The RDF2vec Family of Knowledge Graph Embedding Methods

Tracking #: 3319-4533

Jan Portisch
Heiko Paulheim

Responsible editor: 
Claudia d'Amato

Submission type: 
Full Paper
Knowledge graph embeddings represent a group of machine learning techniques which project entities and relations of a knowledge graph to continuous vector spaces. RDF2vec is a scalable embedding approach rooted in the combination of random walks with a language model. It has been successfully used in various applications. Recently, multiple variants to the RDF2vec approach have been proposed, introducing variations both on the walk generation and on the language modeling side. The combination of those different approaches has lead to an increasing family of RDF2vec variants. In this paper, we evaluate a total of twelve RDF2vec variants on a comprehensive set of benchmark models, and compare them to seven existing knowledge graph embedding methods from the family of link prediction approaches. Besides the established GEval benchmark introducing various downstream machine learning tasks on the DBpedia knowledge graph, we also use the new DLCC (Description Logic Class Constructors) benchmark consisting of two gold standards, one based on DBpedia, and one based on synthetically generated graphs. The latter allows for analyzing which ontological patterns in a knowledge graph can actually be learned by different embedding. With this evaluation, we observe that certain tailored RDF2vec variants can lead to improved performance on different downstream tasks, given the nature of the underlying problem, and that they, in particular, have a different behavior in modeling similarity and relatedness. Our experiments on a gold standard created from the real-world knowledge graph DBpedia reveal that all approaches perform surprisingly well due to correlating signals. On a synthetic dataset without such correlating signals, in contrast, we can observe that there are quite a few classes which are hard to learn for all inspected knowledge graph embedding methods. For RDF2vec, we can observe that walk strategies influence the balance of similarity and relatedness.
Full PDF Version: 

Major Revision

Solicited Reviews:
Click to Expand/Collapse
Review #1
Anonymous submitted on 30/Jan/2023
Minor Revision
Review Comment:

The paper presents a detailed analysis of the learning capabilities of the family of RDF2vec embeddings.

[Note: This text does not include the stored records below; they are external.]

File: src/vpsc_pkg.sv
/*
  Constants and types for the ventricular pace suppression controller.
  Assumes a 100 MHz pclk and 32-bit APB register access.
*/
package vpsc_pkg;

  localparam int CLK_PERIOD_NS = 10;
  localparam int NS_PER_MS     = 1000000;
  localparam int CYC_PER_MS    = NS_PER_MS / CLK_PERIOD_NS;

  // Timing figures in their own units, then in milliseconds.
  localparam int AV_EXT_MS         = 450;
  localparam int SEARCH_BASE_S     = 30;
  localparam int SEARCH_LIMIT_MIN  = 128;
  localparam int SEARCH_SLOW_H     = 20;
  localparam int ADI_NO_VS_S       = 2;
  localparam int HOUR_MIN          = 60;
  localparam int SEARCH_BASE_MS    = SEARCH_BASE_S * 1000;
  localparam int SEARCH_SLOW_MS    = SEARCH_SLOW_H * 3600 * 1000;
  localparam int ADI_NO_VS_MS      = ADI_NO_VS_S * 1000;
  localparam int HOUR_MS           = HOUR_MIN * 60 * 1000;
  localparam int SEARCH_CYCLES     = 8;
  localparam int ADI_MISS_RUN      = 2;
  localparam int MAX_SWITCH_PER_H  = 15;
  // Index 0 is 30 s; doubling up to 128 min lands on index 8, index 9 is 20 h.
  localparam logic [3:0] IDX_LIMIT = 4'h8;
  localparam logic [3:0] IDX_SLOW  = 4'h9;

  // Register byte offsets.
  localparam logic [11:0] OFS_CTRL   = 12'h000;
  localparam logic [11:0] OFS_AVD    = 12'h004;
  localparam logic [11:0] OFS_STATUS = 12'h008;

  // CTRL fields.
  localparam int CTRL_MODE_LSB  = 0;
  localparam int CTRL_CONS_LSB  = 4;
  localparam int CTRL_XOF8_LSB  = 8;
  // STATUS fields.
  localparam int STAT_STATE_LSB = 0;
  localparam int STAT_LNCH_BIT  = 3;
  localparam int STAT_IDX_LSB   = 4;
  localparam int STAT_LOCK_BIT  = 8;
  localparam int STAT_SWC_LSB   = 9;

  // Programmed pacing mode encodings.
  localparam logic [1:0] MODE_TRACK     = 2'h0;
  localparam logic [1:0] MODE_SUPP      = 2'h1;
  localparam logic [1:0] MODE_SUPP_RATE = 2'h2;

  // Reset values.
  localparam logic [1:0] RST_MODE  = MODE_TRACK;
  localparam logic [2:0] RST_CONS  = 3'h3;
  localparam logic [2:0] RST_XOF8  = 3'h3;
  localparam logic [9:0] RST_AVD   = 10'h096;

  typedef enum logic [2:0] {
    ST_OFF    = 3'h0,
    ST_TRACK  = 3'h1,
    ST_SEARCH = 3'h3,
    ST_ADI    = 3'h2,
    ST_DDI    = 3'h6,
    ST_SUSP   = 3'h7
  } vpsc_state_t;

endpackage

File: src/vpsc_ctrl.sv
/*
  Ventricular pace suppression controller: moves between tracking and
  atrial-pace dual-sense pacing, with continuity searches on a doubling schedule.
  Assumes event inputs are one-cycle pulses synchronous to pclk, and that the
  sense channel has already removed refractory and blanked events.
*/
// Design decisions made here: the register addresses and the APB slave port.
`timescale 1ns/10ps
module vpsc_ctrl #(
  parameter int CYC_PER_MS = vpsc_pkg::CYC_PER_MS
) (
  input  wire logic        pclk,
  input  wire logic        presetn,
  input  wire logic        clk_en,
  input  wire logic        psel,
  input  wire logic        penable,
  input  wire logic        pwrite,
  input  wire logic [11:0] paddr,
  input  wire logic [31:0] pwdata,
  output logic      [31:0] prdata,
  output logic             pready,
  output logic             pslverr,
  input  wire logic        atrial_event,
  input  wire logic        ventricular_sense_event,
  input  wire logic        premature_ventricular_beat,
  input  wire logic        mode_switch_active,
  input  wire logic        priority_func_active,
  input  wire logic        midnight_pulse,
  output logic             ventricular_pace_event,
  output logic       [2:0] pacing_state,
  output logic       [9:0] av_delay_ms,
  output logic             search_active
);

  ////////////////////////////////////////////////////////////////////////////
  vpsc_pkg::vpsc_state_t state_ff, nxt_state;
  logic [31:0] prdata_ff;
  logic        pready_ff, pslverr_ff, pace_ff, srch_out_ff;
  logic [9:0]  avd_out_ff;
  logic [1:0]  mode_ff;
  logic [2:0]  cons_ff, xof8_ff;
  logic [9:0]  avd_ff;
  logic [16:0] tick_cnt_ff;
  logic        av_run_ff;
  logic [9:0]  av_ms_ff;
  logic        launch_ff;
  logic [26:0] intv_ms_ff;
  logic [3:0]  idx_ff;
  logic [3:0]  s_cyc_ff, s_run_ff;
  logic [10:0] nov_ms_ff;
  logic [1:0]  miss_run_ff;
  logic [7:0]  miss_win_ff;
  logic [3:0]  swc_ff;
  logic [21:0] hr_ms_ff;
  logic        lock_ff;

  function automatic logic [26:0] intv_of(input logic [3:0] idx);
    if (idx >= vpsc_pkg::IDX_SLOW) begin
      return 27'(vpsc_pkg::SEARCH_SLOW_MS);
    end
    return 27'(vpsc_pkg::SEARCH_BASE_MS) << idx;
  endfunction

  function automatic logic [3:0] ones8(input logic [7:0] v);
    logic [3:0] n;
    n = 4'h0;
    for (int i = 0; i < 8; i++) begin
      n = n + {3'h0, v[i]};
    end
    return n;
  endfunction

  ////////////////////////////////////////////////////////////////////////////
  // APB slave: zero wait states, pready is raised for the access phase.
  logic wr_en, sup_en;
  assign wr_en  = psel && penable && pwrite && pready_ff && clk_en;
  assign sup_en = (mode_ff == vpsc_pkg::MODE_SUPP) || (mode_ff == vpsc_pkg::MODE_SUPP_RATE);

  always_ff @(posedge pclk or negedge presetn) begin
    if (!presetn) begin
      pready_ff  <= 1'b0;
      pslverr_ff <= 1'b0;
      prdata_ff  <= 32'h0;
    end else if (clk_en) begin
      pready_ff  <= psel && !penable;
      pslverr_ff <= psel && !penable && !(paddr == vpsc_pkg::OFS_CTRL || paddr == vpsc_pkg::OFS_AVD ||
                                          paddr == vpsc_pkg::OFS_STATUS);
      prdata_ff  <= 32'h0;
      if (psel && !penable && !pwrite) begin
        unique case (paddr)
          vpsc_pkg::OFS_CTRL: begin
            prdata_ff <= 32'({xof8_ff, 1'b0, cons_ff, 2'h0, mode_ff});
          end
          vpsc_pkg::OFS_AVD: begin
            prdata_ff <= 32'(avd_ff);
          end
          vpsc_pkg::OFS_STATUS: begin
            prdata_ff <= 32'({swc_ff, lock_ff, idx_ff, launch_ff, state_ff});
          end
          default: begin
            prdata_ff <= 32'h0;
          end
        endcase
      end
    end
  end

  always_ff @(posedge pclk or negedge presetn) begin
    if (!presetn) begin
      mode_ff <= vpsc_pkg::RST_MODE;
      cons_ff <= vpsc_pkg::RST_CONS;
      xof8_ff <= vpsc_pkg::RST_XOF8;
      avd_ff  <= vpsc_pkg::RST_AVD;
    end else if (wr_en && paddr == vpsc_pkg::OFS_CTRL) begin
      mode_ff <= pwdata[vpsc_pkg::CTRL_MODE_LSB +: 2];
      cons_ff <= pwdata[vpsc_pkg::CTRL_CONS_LSB +: 3];
      xof8_ff <= pwdata[vpsc_pkg::CTRL_XOF8_LSB +: 3];
    end else if (wr_en && paddr == vpsc_pkg::OFS_AVD) begin
      avd_ff  <= pwdata[9:0];
    end
  end

  ////////////////////////////////////////////////////////////////////////////
  // Millisecond tick and AV delay timer.
  logic ms_tick, vs_any, in_search, in_adi;
  logic [9:0] av_limit;
  logic vs_win, av_out, cyc_end;
  assign ms_tick   = clk_en && (tick_cnt_ff == 17'(CYC_PER_MS - 1));
  assign vs_any    = ventricular_sense_event || premature_ventricular_beat;
  assign in_search = (state_ff == vpsc_pkg::ST_SEARCH);
  assign in_adi    = (state_ff == vpsc_pkg::ST_ADI);
  assign av_limit  = (in_search || in_adi) ? 10'(vpsc_pkg::AV_EXT_MS) : avd_ff;
  assign vs_win    = clk_en && av_run_ff && vs_any;
  assign av_out    = ms_tick && av_run_ff && !vs_any && (av_ms_ff + 10'h001 >= av_limit);
  assign cyc_end   = vs_win || av_out;

  always_ff @(posedge pclk or negedge presetn) begin
    if (!presetn) begin
      tick_cnt_ff <= 17'h0;
    end else if (clk_en) begin
      tick_cnt_ff <= ms_tick ? 17'h0 : tick_cnt_ff + 17'h1;
    end
  end

  always_ff @(posedge pclk or negedge presetn) begin
    if (!presetn) begin
      av_run_ff <= 1'b0;
      av_ms_ff  <= 10'h0;
    end else if (clk_en) begin
      if (atrial_event) begin
        av_run_ff <= 1'b1;
        av_ms_ff  <= 10'h0;
      end else if (cyc_end) begin
        av_run_ff <= 1'b0;
      end else if (ms_tick && av_run_ff) begin
        av_ms_ff  <= av_ms_ff + 10'h1;
      end
    end
  end

  ////////////////////////////////////////////////////////////////////////////
  // Search bookkeeping.
  logic s_hit, s_win, s_fail, intv_due, adi_exit;
  assign s_hit    = in_search && vs_win && ({1'b0, cons_ff} <= s_run_ff + 4'h1);
  assign s_win    = s_hit;
  assign s_fail   = in_search && cyc_end && !s_hit && (s_cyc_ff + 4'h1 >= 4'(vpsc_pkg::SEARCH_CYCLES));
  assign intv_due = (state_ff == vpsc_pkg::ST_TRACK) && ms_tick && (intv_ms_ff + 27'h1 >= intv_of(idx_ff));
  assign adi_exit = in_adi && clk_en && ((nov_ms_ff >= 11'(vpsc_pkg::ADI_NO_VS_MS)) ||
                    (av_out && miss_run_ff == 2'(vpsc_pkg::ADI_MISS_RUN - 1)) ||
                    (av_out && ones8({miss_win_ff[6:0], 1'b1}) >= {1'b0, xof8_ff}));

  always_ff @(posedge pclk or negedge presetn) begin
    if (!presetn) begin
      s_cyc_ff <= 4'h0;
      s_run_ff <= 4'h0;
    end else if (clk_en) begin
      if (!in_search) begin
        s_cyc_ff <= 4'h0;
        s_run_ff <= 4'h0;
      end else if (cyc_end) begin
        s_cyc_ff <= s_cyc_ff + 4'h1;
        s_run_ff <= vs_win ? s_run_ff + 4'h1 : 4'h0;
      end
    end
  end

  // Interval index moves forward on failure, parks at the 20 h slot and returns to 0 on a successful search.
  always_ff @(posedge pclk or negedge presetn) begin
    if (!presetn) begin
      idx_ff <= 4'h0;
    end else if (clk_en) begin
      if (s_win) begin
        idx_ff <= 4'h0;
      end else if (s_fail && idx_ff < vpsc_pkg::IDX_SLOW) begin
        idx_ff <= idx_ff + 4'h1;
      end
    end
  end

  always_ff @(posedge pclk or negedge presetn) begin
    if (!presetn) begin
      intv_ms_ff <= 27'h0;
    end else if (clk_en) begin
      if (state_ff != vpsc_pkg::ST_TRACK || intv_due || vs_win) begin
        intv_ms_ff <= 27'h0;
      end else if (ms_tick) begin
        intv_ms_ff <= intv_ms_ff + 27'h1;
      end
    end
  end

  // A new request is applied after the consumption so that it wins.
  always_ff @(posedge pclk or negedge presetn) begin
    if (!presetn) begin
      launch_ff <= 1'b0;
    end else if (clk_en) begin
      if (nxt_state == vpsc_pkg::ST_SEARCH || !sup_en) begin
        launch_ff <= 1'b0;
      end
      if (sup_en && state_ff == vpsc_pkg::ST_OFF) begin
        launch_ff <= 1'b1;
      end
      if (state_ff == vpsc_pkg::ST_TRACK && (vs_win || intv_due)) begin
        launch_ff <= 1'b1;
      end
    end
  end

  ////////////////////////////////////////////////////////////////////////////
  // Dual-sense supervision and the switch-per-hour lock.
  always_ff @(posedge pclk or negedge presetn) begin
    if (!presetn) begin
      nov_ms_ff   <= 11'h0;
      miss_run_ff <= 2'h0;
      miss_win_ff <= 8'h0;
    end else if (clk_en) begin
      if (!in_adi || vs_any) begin
        nov_ms_ff <= 11'h0;
      end else if (ms_tick) begin
        nov_ms_ff <= nov_ms_ff + 11'h1;
      end
      if (!in_adi) begin
        miss_run_ff <= 2'h0;
        miss_win_ff <= 8'h0;
      end else if (cyc_end) begin
        miss_run_ff <= vs_win ? 2'h0 : miss_run_ff + 2'h1;
        miss_win_ff <= {miss_win_ff[6:0], av_out};
      end
    end
  end

  always_ff @(posedge pclk or negedge presetn) begin
    if (!presetn) begin
      hr_ms_ff <= 22'h0;
      swc_ff   <= 4'h0;
      lock_ff  <= 1'b0;
    end else if (clk_en) begin
      if (ms_tick) begin
        hr_ms_ff <= (hr_ms_ff + 22'h1 >= 22'(vpsc_pkg::HOUR_MS)) ? 22'h0 : hr_ms_ff + 22'h1;
      end
      if (ms_tick && hr_ms_ff + 22'h1 >= 22'(vpsc_pkg::HOUR_MS)) begin
        swc_ff <= 4'h0;
      end else if (adi_exit) begin
        swc_ff <= swc_ff + 4'h1;
      end
      if (midnight_pulse) begin
        lock_ff <= 1'b0;
      end
      if (adi_exit && swc_ff + 4'h1 >= 4'(vpsc_pkg::MAX_SWITCH_PER_H)) begin
        lock_ff <= 1'b1;
      end
    end
  end

  ////////////////////////////////////////////////////////////////////////////
  // Mode sequencer. Nothing here clears the programmed mode, so suppression
  // is only ever paused, never given up.
  always_comb begin
    nxt_state = state_ff;
    if (!sup_en) begin
      nxt_state = vpsc_pkg::ST_OFF;
    end else if (mode_switch_active) begin
      nxt_state = vpsc_pkg::ST_DDI;
    end else if (priority_func_active) begin
      nxt_state = vpsc_pkg::ST_SUSP;
    end else begin
      unique case (state_ff)
        vpsc_pkg::ST_OFF, vpsc_pkg::ST_DDI, vpsc_pkg::ST_SUSP: begin
          nxt_state = vpsc_pkg::ST_TRACK;
        end
        vpsc_pkg::ST_TRACK: begin
          if (launch_ff && atrial_event && !lock_ff) begin
            nxt_state = vpsc_pkg::ST_SEARCH;
          end
        end
        vpsc_pkg::ST_SEARCH: begin
          if (s_win) begin
            nxt_state = vpsc_pkg::ST_ADI;
          end else if (s_fail) begin
            nxt_state = vpsc_pkg::ST_TRACK;
          end
        end
        vpsc_pkg::ST_ADI: begin
          if (adi_exit) begin
            nxt_state = vpsc_pkg::ST_TRACK;
          end
        end
      endcase
    end
  end

  always_ff @(posedge pclk or negedge presetn) begin
    if (!presetn) begin
      state_ff <= vpsc_pkg::ST_OFF;
    end else if (clk_en) begin
      state_ff <= nxt_state;
    end
  end

  always_ff @(posedge pclk or negedge presetn) begin
    if (!presetn) begin
      pace_ff     <= 1'b0;
      avd_out_ff  <= vpsc_pkg::RST_AVD;
      srch_out_ff <= 1'b0;
    end else if (clk_en) begin
      pace_ff     <= av_out && !in_adi;
      avd_out_ff  <= av_limit;
      srch_out_ff <= in_search;
    end
  end

  assign prdata                 = prdata_ff;
  assign pready                 = pready_ff;
  assign pslverr                = pslverr_ff;
  assign ventricular_pace_event = pace_ff;
  assign pacing_state           = state_ff;
  assign av_delay_ms            = avd_out_ff;
  assign search_active          = srch_out_ff;
endmodule // vpsc_ctrl

File: config.mk
export PLATFORM = sky130hd
export DESIGN_NAME = vpsc_ctrl
export DESIGN_NICKNAME = d
export VERILOG_FILES = /design/src/vpsc_pkg.sv /design/src/vpsc_ctrl.sv
export SDC_FILE = /design/constraint.sdc
export NUM_CORES = 1
export LEC_CHECK = 0
export BUFFER_PORTS_ARGS = -buffer_cell sky130_fd_sc_hd__buf_2
export CORE_ASPECT_RATIO = 0.6
export CORE_MARGIN = 2
export CORE_UTILIZATION = 65
export CTS_CLUSTER_DIAMETER = 60
export DETAILED_ROUTE_END_ITERATION = 6
export GPL_ROUTABILITY_DRIVEN = 1
export PLACE_DENSITY = 0.95
export REMOVE_ABC_BUFFERS = 1
export SLEW_MARGIN = 20
export SYNTH_ARGS = -nofsm -noshare
export SYNTH_HDL_FRONTEND = slang
export SYNTH_SLANG_ARGS = --single-unit
File: constraint.sdc
create_clock -name pclk -period 9.35 [get_ports pclk]
set_input_delay 0.4675 -clock pclk [delete_from_list [all_inputs] [get_ports pclk]]
set_output_delay 0.4675 -clock pclk [all_outputs]
set_load 0.01 [all_outputs]
# Yosys cells after proc, flatten, opt, wreduce, memory -nomap -nowiden
# Cells that the tools add are included.
# totals
inputBits,56
register_bits,182
# classes
order_cmp,10
bitwise_logic,1
n_shift,1
add_sub_neg,17
mux,44
eq_ne,16
reduce_logical,78
# op_table
cell,count
$mux 27,4
$mux 10,4
$pmux 13 s3,1
$mux 4,9
$logic_and 1x1->1,34
$mux 32,1
$add 27x1->27 const B,1
$ge 27x27->1,1
$shl 15x4->27 const A,1
$add 22x1->22 const B,1
$ge 22x22->1 const B,1
$mux 11,2
$mux 22,1
$reduce_and 2->1,11
$mux 3,7
$add 17x1->17 const B,1
$eq 17x17->1 const B,1
$mux 17,1
$add 4x1->4,4
$add 4x1->4 const B,4
$mux 7,2
$reduce_bool 2->1,7
$logic_or 1x1->1,13
$eq 12x3->1 const B,1
other kinds (31),54

# Depth between registers and ports, before layout
# logic_depth
depth_word,21
ltp_mapped,17
mapped_depth_nobuf,16

# Least setup slack after synthesis
# Ideal clock, no wire load.
# synth_timing
kind,flip-flop to flip-flop
startpoint,reg miss_win_ff[0]
endpoint,reg state_ff[0] (netlist: pacing_state[0])
path_stages_with_launch,17
required_time_ps,9226
arrival_ps,3754
setup_time_ps,124
slack_ps,5472
synth_period_minus_slack_ps,3878
path_cell_list,dfrtp_1 > inv_1 > ha_1 > fa_1 > fa_1 > inv_1 > ha_1 > fa_1 > xor2_1 > ha_1 > o21ai_0 > a21oi_1 > a2111oi_0 > a211oi_1 > o211ai_2 > nor3b_1 > o31ai_1
# synth_between
elab_chain_len,16
# synth_lines
element,line,text
from (decl),vpsc_ctrl.sv:52,logic [7:0] miss_win_ff;
from (signal assigned),vpsc_ctrl.sv:247,"miss_win_ff <= {miss_win_ff[6:0], av_out};"
$add 1x1->2,vpsc_ctrl.sv:68,"n = n + {3'h0, v[i]};"
$add 2x1->3,vpsc_ctrl.sv:68,
$add 3x1->4,vpsc_ctrl.sv:68,
$add 4x1->4 (4 in series),vpsc_ctrl.sv:68,
$ge 4x3->1,vpsc_ctrl.sv:170,"(av_out && ones8({miss_win_ff[6:0], 1'b1}) >= {1'b0, xof8_ff}));"
$logic_and 1x1->1,vpsc_ctrl.sv:170,
$logic_or 1x1->1,vpsc_ctrl.sv:169,(av_out && miss_run_ff == 2'(vpsc_pkg::ADI_MISS_RUN - 1)) ||
$logic_and 1x1->1,vpsc_ctrl.sv:168,assign adi_exit = in_adi && clk_en && ((nov_ms_ff >= 11'(vpsc_pkg::ADI_NO_VS_MS)) ||
$mux 3,vpsc_ctrl.sv:304,if (adi_exit) begin
$pmux 3 s4,vpsc_ctrl.sv:287,unique case (state_ff)
$mux 3,vpsc_ctrl.sv:284,end else if (priority_func_active) begin
$mux 3,vpsc_ctrl.sv:282,end else if (mode_switch_active) begin
$mux 3,vpsc_ctrl.sv:280,if (!sup_en) begin
to (signal assigned),vpsc_ctrl.sv:314,state_ff <= vpsc_pkg::ST_OFF;
to (signal assigned),vpsc_ctrl.sv:316,state_ff <= nxt_state;
to (decl),vpsc_ctrl.sv:36,"vpsc_pkg::vpsc_state_t state_ff, nxt_state;"
# No other way between the ends.
# A chain may end at the register's enable or synchronous reset.

# Final worst setup path
# layout_timing
startpoint,reg intv_ms_ff[0]
endpoint,reg intv_ms_ff[10]
# layout_between
elab_chain_len,7
# layout_lines
element,line,text
from (decl),vpsc_ctrl.sv:47,logic [26:0] intv_ms_ff;
from (signal assigned),vpsc_ctrl.sv:207,intv_ms_ff <= intv_ms_ff + 27'h1;
$add 27x1->27 (*),"vpsc_ctrl.sv:167, vpsc_ctrl.sv:207",
$ge 27x27->1,vpsc_ctrl.sv:167,assign intv_due = (state_ff == vpsc_pkg::ST_TRACK) && ms_tick && (intv_ms_ff + 27'h1 >= intv_of(idx_ff));
$logic_and 1x1->1,vpsc_ctrl.sv:167,
$logic_or 1x1->1 (2 in series),vpsc_ctrl.sv:204,if (state_ff != vpsc_pkg::ST_TRACK || intv_due || vs_win) begin
$reduce_bool 2->1 (no source line),n/a,
$reduce_and 2->1 (no source line),n/a,
# Every way passes the cells marked *; elsewhere a longest branch is shown, timed or not. The select of a mux whose other input is x is not followed.

==> results.ini <==
[outcome]
status=finished with violations
violations=design-rule violations

[timing]
fin_skew_ns=0.01334
report.final.setup_viol=0
max_freq_ghz=0.1948
fin_ws_ns=4.217
fin_crit_ns=5.133
period_share=0.5490
finalMaxSlewViolations=0
worst_pin_slew_ns=1.096
rsz0062_at_grt=no
hold_violations=0
maxSlewHeadroom=0.2638
tns_ns=0

[clocking]
cts-root-buf=clkbuf_16
clkSinkCount=163
cts_resized=0
cts_tree=yes
h-tree-depth=4
clock_latency_ns=0.44
clk_pin_slew_ns=0.08
clk_path_buf_depth=2
post-cts-setup-buffers=0
numCtsBuffers=17
cts_hold_buffers=0

[placement]
place.gp.congestion=0.9534
hpwl_um=18260
post-place-ws_ns=4.459
numPortBuffers=64
dp.cells=1320

[routing]
wl_per_cell_um=19.73
wl_met2_um=11790
postRouteAntennaNets=0
wl_met1_um=10980
drc=29
viasPerCell=6.602
drt_first_pass_iters=7
top_layer_used=met4
drt_iter0_drc=1150
finalWirelength_um=26700
route.met3.wl_um=3112
num_vias=8933

[worst_setup_path]
r2r_setup_slack_ns=4.22
crit_start=intv_ms_ff[0]$_DFFE_PN0P_
r2r_end=intv_ms_ff[10]$_DFFE_PN0P_
cp_max_fo=11
timing.rr.start=intv_ms_ff[0]$_DFFE_PN0P_
crit_arrival_ns=5.48
cp.required_ns=9.70
ff2ff_path_depth=15
path_class=flip-flop to flip-flop
startpoint_type=flip-flop
worstSetupEndpointType=flip-flop

[yosys]
yosysWarnings=0
ys_seq_area_frac=0.4087
yosys_register_bits=163
synthesis.area_sq_um=10020
syn_avg_cell_area_sq_um=9.214
synthCells=1087
synth.distinct_cells=73
synth-edff-count=0
async_flop_share=1.000
synth_ff_type=dfrtp_1

[floorplanning]
die_h_um=100.2
fp-row-count=35
fp.dieArea_sq_um=16450
die_x_um=164.3
start_util=0.6591
core_area_sq_um=15200
io_pins=105

[hold_path]
hold_path.class=input pin to async pin

[finish]
num-fill-cells=997
drive_gt1_frac=0.1340
final_cells=1353
area_growth_pct=9.619
nets=1257
final_common_cell=dfrtp_1
final_cell_mix=dfrtp_1, nand2_1, nor2_1, buf_2, ha_1

[power]
power_leakage_nw=5.113
peakVddDrop_mv=0.1409
powerDensity_nw_per_um2=139.7

[global_routing]
grt_start_max_net_pins=101
grt_pass1_vias=8548
grt_overflow_total=0
grt_pass1_wl_um=43300
track_usage=0.3355
grt_antenna_before_repair=1

[job]
maxCapViolCount=0

[flip-flops by register name, indices dropped and copies added, names as in the netlist, 2 cells and up]
signal and cells:
idx_ff 4, cons_ff 3, av_delay_ms 10, avd_ff 10
s_cyc_ff 4, mode_ff 2, s_run_ff 4, hr_ms_ff 22
tick_cnt_ff 17, prdata 13, miss_run_ff 2, swc_ff 4
xof8_ff 3, intv_ms_ff 27, miss_win_ff 7, nov_ms_ff 11
av_ms_ff 10, pacing_state 3
[per-layer routing]
layer | vias up | GRT usage
li1 | 3927 | -
met1 | 4304 | 0.4707
met2 | 598 | 0.4976
met3 | 104 | 0.09256
met4 | 0 | 0.1323
met5 | - | 0
[per-stage QoR]
step,power [mW],utilization,area [sq um],hold slack (ns)
5_1_grt,1.577,0.7224,10980,0.2095
6_report,1.534,0.7225,10980,0.08605
3_3_place_gp,0.8354,0.6841,10400,0.4760
4_1_cts,1.530,0.7224,10980,0.1720
2_1_floorplan,0.7941,-,9764,0.1719
3_5_place_dp,0.8398,0.6841,10400,0.4827
[power breakdown]
group          switching, mW  internal [mW]
Combinational         0.0597         0.0303
Sequential            0.0188          0.722
Clock                  0.344          0.359
[cells by family (layout without fill, tap and decap cells)]
| group | after synthesis | count (layout) | synth area share |
|---|---|---|---|
| flip-flops | 163 | 163 | 0.4087 |
| other | 2 | 21 | 0.0007498 |
| AND/OR/NAND/NOR | 414 | 414 | 0.2051 |
| XOR/XNOR | 77 | 77 | 0.06733 |
| adder cells (fa/ha/maj) | 65 | 65 | 0.08345 |
| AO/OA/AOI/OAI | 224 | 224 | 0.1493 |
| multiplexers | 31 | 31 | 0.03360 |
| buffers and inverters | 111 | 155 | 0.05172 |
[critical path, stage by stage, from the launching register on]
cell and delay [ns]:
dfrtp_1 0.45, ha_1 0.21, nand3_1 0.15, nor2_1 0.46, nand4_1 0.18, nor2_1 0.37, nand3_1 0.17, xnor2_1 0.26
ha_1 0.31, a2111oi_0 0.55, nand2_1 0.10, a31oi_1 0.21, o211ai_1 0.32, a21oi_1 0.93, nand2_1 0.15, o21ai_0 0.24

The paper is an extension of three formerly published workshop and conference papers by the same authors. In particular, the new parts are the hypotheses in section 5 and their discussion in section 7.4 along with a comprehensive suite of experiments. While parts were published before, the paper as a whole is an interesting summary of a very long and prominent research endeavor, and thus I think it is suitable for publication in an archival journal.

The results are interesting both from an applicational and (semi-)theoretical perspective. The paper can be used by a practitioner to make an informed choice on which RDF2vec variant to choose. The DLCC and the benchmarks arising from it are a very valuable contribution enabling the comparison of different embeddings in a systematic manner on multiple semantic dimensions instead of on entangled, downstream datasets. Especially due to this contribution, I expect the paper to be highly cited.

I have no major complaints regarding the correctness, however, there are some aspects that require clarification or extending the proposed framework:
* It is unclear to me why bring the DLs into the picture at all. Are the proposed constructors exhaustive in any sense relevant to DLs, e.g., are they all possible expressions of depth 1 that could be constructed using ALC?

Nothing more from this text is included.